Search the data below, and report every line in which "pins" occurs.
[Provided records Boundary: Start]
$ cat src/rtl/tpg_params.svh
// timing counts and field positions for the three phase gate input logic
`ifndef TPG_PARAMS_SVH
`define TPG_PARAMS_SVH
`define TPG_FRAME_BITS      8
`define TPG_CMD_POS         7
`define TPG_CMD_DEADTIME    1'b0
`define TPG_CMD_MODE        1'b1
`define TPG_DEAD_POS        0
`define TPG_DEAD_WIDTH      6
`define TPG_SIM_POS         0
`define TPG_DEAD_RESET      6'h04
`define TPG_PIN_IDLE        13'h08E
`define TPG_DEAD_UNIT_NS    40
`define TPG_CLK_PERIOD_NS   40
`define TPG_DEAD_UNIT_CYC   ((`TPG_DEAD_UNIT_NS + `TPG_CLK_PERIOD_NS - 1) / `TPG_CLK_PERIOD_NS)
`endif

$ cat src/rtl/tpg_pkg.sv
// types shared by the three phase gate input logic
package tpg_pkg;
  typedef enum logic [1:0] {
    TPG_OFF,
    TPG_DEAD,
    TPG_HIGH,
    TPG_LOW
  } tpg_leg_t;
endpackage

$ cat src/rtl/tpg_gate_input.sv
// three phase gate input logic: command pins, enable gate, serial port, phase levels
// Functional notes
// - Gate outputs turn on only while both enable inputs are high.
// - A low level on a phase high-side command turns that high-side driver on.
// - A high level on a phase low-side command turns that low-side driver on.
// - Serial data arrives most significant bit first, sampled on the falling serial clock edge.
// - Serial output stays released while chip select is high and drives only after it falls.
// - Chip select bounds each command; serial traffic counts only while it is low.
// - Each phase level output is low while its source node is below half the load supply.
// - Dead time between high-side and low-side switching is set by serial command.
`timescale 1ns/10ps
`include "tpg_params.svh"
module tpg_gate_input
  import tpg_pkg::*;
(
  input  wire logic clk,
  input  wire logic rst_n,
  input  wire logic enable_in_a,
  input  wire logic enable_in_b,
  input  wire logic phase_a_high_cmd_n,
  input  wire logic phase_b_high_cmd_n,
  input  wire logic phase_c_high_cmd_n,
  input  wire logic phase_a_low_cmd,
  input  wire logic phase_b_low_cmd,
  input  wire logic phase_c_low_cmd,
  input  wire logic phase_a_high_source_below_half,
  input  wire logic phase_b_high_source_below_half,
  input  wire logic phase_c_high_source_below_half,
  input  wire logic spi_cs_n,
  input  wire logic spi_sclk,
  input  wire logic spi_si,
  output logic      spi_so,
  output logic      spi_so_oe_n,
  output logic      phase_a_level_out,
  output logic      phase_b_level_out,
  output logic      phase_c_level_out,
  output logic      gate_a_high,
  output logic      gate_b_high,
  output logic      gate_c_high,
  output logic      gate_a_low,
  output logic      gate_b_low,
  output logic      gate_c_low
);
  localparam int NSYNC = 13;
  // idle level of each synchronised pin, so nothing seems to move when reset lifts;
  // any other value would fake a chip select or a serial clock edge just after reset
  localparam logic [NSYNC-1:0] PIN_IDLE = `TPG_PIN_IDLE;

  logic [NSYNC-1:0] raw_in;
  logic [NSYNC-1:0] sync1;
  logic [NSYNC-1:0] sync2;
  logic [NSYNC-1:0] sync3;
  logic [NSYNC-1:0] clean;
  logic             enable;
  logic [2:0]       want_high;
  logic [2:0]       want_low;
  logic [2:0]       gate_high;
  logic [2:0]       gate_low;
  logic             cs_n;
  logic             sclk;
  logic             sclk_prev;
  logic             sclk_fall;
  logic             sclk_rise;
  logic [`TPG_FRAME_BITS-1:0] shift_in;
  logic [`TPG_FRAME_BITS-1:0] shift_out;
  logic [3:0]       bit_cnt;
  logic [`TPG_DEAD_WIDTH-1:0] dead_units;
  logic             simultaneous;
  logic             frame_ok;

  // synchroniser bank layout:
  //   [0]     both enables, already combined
  //   [3:1]   high-side commands, active low
  //   [6:4]   low-side commands, active high
  //   [9:7]   chip select, serial clock, serial data in
  //   [12:10] comparator inputs, high while the source node is below half supply
  // the enables are combined before the flops; a one-clock glitch of the product
  // never gets past the agreement filter, so no gate can blip on
  assign raw_in = {phase_c_high_source_below_half, phase_b_high_source_below_half,
                   phase_a_high_source_below_half, spi_si, spi_sclk, spi_cs_n,
                   phase_c_low_cmd, phase_b_low_cmd, phase_a_low_cmd,
                   phase_c_high_cmd_n, phase_b_high_cmd_n, phase_a_high_cmd_n,
                   enable_in_a & enable_in_b};

  // three stages per pin; a change is taken once the last two agree
  always_ff @(posedge clk or negedge rst_n) begin
    if (!rst_n) begin
      sync1 <= PIN_IDLE;
      sync2 <= PIN_IDLE;
      sync3 <= PIN_IDLE;
    end else begin
      sync1 <= raw_in;
      sync2 <= sync1;
      sync3 <= sync2;
    end
  end

  // per-bit agreement filter, holds old value while stages disagree
  genvar gi;
  generate
    for (gi = 0; gi < NSYNC; gi++) begin : g_filt
      always_ff @(posedge clk or negedge rst_n) begin
        if (!rst_n) begin
          clean[gi] <= PIN_IDLE[gi];
        end else if (sync2[gi] == sync3[gi]) begin
          clean[gi] <= sync3[gi];
        end
      end
    end
  endgenerate

  // decoded pin levels after the filter; command polarities are undone here
  assign enable    = clean[0];
  assign want_high = ~clean[3:1];
  assign want_low  = clean[6:4];
  assign cs_n      = clean[7];
  assign sclk      = clean[8];
  assign sclk_fall = sclk_prev && !sclk;
  assign sclk_rise = !sclk_prev && sclk;

  // a command counts only on a clean end of frame: select high again, its last synchroniser stage
  // high too, and exactly one frame of falling edges seen while it was low
  assign frame_ok = cs_n && sync3[7] && bit_cnt == 4'(`TPG_FRAME_BITS);

  // edge finder for the serial clock; a frame only counts while selected
  // the previous value resets to the idle level of the pin, so no edge is seen at reset
  always_ff @(posedge clk or negedge rst_n) begin
    if (!rst_n) begin
      sclk_prev <= 1'b0;
    end else begin
      sclk_prev <= sclk;
    end
  end

  // shift register: msb first, sampled on the falling edge; the count stops at
  // fifteen so that a long frame never wraps round to the legal length
  always_ff @(posedge clk or negedge rst_n) begin
    if (!rst_n) begin
      shift_in <= 8'h00;
      bit_cnt  <= 4'h0;
    end else if (cs_n) begin
      bit_cnt <= 4'h0;
    end else if (sclk_fall) begin
      shift_in <= {shift_in[`TPG_FRAME_BITS-2:0], clean[9]};
      if (bit_cnt != 4'hF) begin
        bit_cnt <= bit_cnt + 4'h1;
      end
    end
  end

  // commands take effect only when chip select rises after exactly one frame
  always_ff @(posedge clk or negedge rst_n) begin
    if (!rst_n) begin
      dead_units   <= `TPG_DEAD_RESET;
      simultaneous <= 1'b0;
    end else if (frame_ok) begin
      // the top bit picks the command; spare bits are ignored for later codes
      if (shift_in[`TPG_CMD_POS] == `TPG_CMD_DEADTIME) begin
        dead_units <= shift_in[`TPG_DEAD_POS +: `TPG_DEAD_WIDTH];
      end else begin
        simultaneous <= shift_in[`TPG_SIM_POS];
      end
    end
  end

  // readback: status shifts out msb first, changed on rising edges
  // the word is captured while deselected, so a command never alters it mid-frame
  always_ff @(posedge clk or negedge rst_n) begin
    if (!rst_n) begin
      shift_out   <= 8'h00;
      spi_so      <= 1'b0;
      spi_so_oe_n <= 1'b1;
    end else if (cs_n) begin
      shift_out   <= {simultaneous, 1'b0, dead_units};
      spi_so_oe_n <= 1'b1;
    end else begin
      spi_so_oe_n <= 1'b0;
      spi_so      <= shift_out[`TPG_FRAME_BITS-1];
      if (sclk_rise && bit_cnt != 4'h0) begin
        shift_out <= {shift_out[`TPG_FRAME_BITS-2:0], 1'b0};
      end
    end
  end

  // comparator levels: low while the source node is below half supply
  // registered so the pins never show a glitch of the filter stage
  always_ff @(posedge clk or negedge rst_n) begin
    if (!rst_n) begin
      phase_a_level_out <= 1'b0;
      phase_b_level_out <= 1'b0;
      phase_c_level_out <= 1'b0;
    end else begin
      phase_a_level_out <= !clean[10];
      phase_b_level_out <= !clean[11];
      phase_c_level_out <= !clean[12];
    end
  end

  // one leg per phase; all three share the enable gate, the dead time and the mode
  generate
    for (gi = 0; gi < 3; gi++) begin : g_leg
      tpg_phase_leg u_leg (
        .clk          (clk),
        .rst_n        (rst_n),
        .want_high    (want_high[gi]),
        .want_low     (want_low[gi]),
        .enable       (enable),
        .simultaneous (simultaneous),
        .dead_units   (dead_units),
        .gate_high    (gate_high[gi]),
        .gate_low     (gate_low[gi])
      );
    end
  endgenerate

  // flatten the per-phase vectors onto the named gate pins
  assign gate_a_high = gate_high[0];
  assign gate_b_high = gate_high[1];
  assign gate_c_high = gate_high[2];
  assign gate_a_low  = gate_low[0];
  assign gate_b_low  = gate_low[1];
  assign gate_c_low  = gate_low[2];
endmodule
[Provided records Boundary: End]
Result below
// three phase gate input logic: command pins, enable gate, serial port, phase levels
  // registered so the pins never show a glitch of the filter stage
  // flatten the per-phase vectors onto the named gate pins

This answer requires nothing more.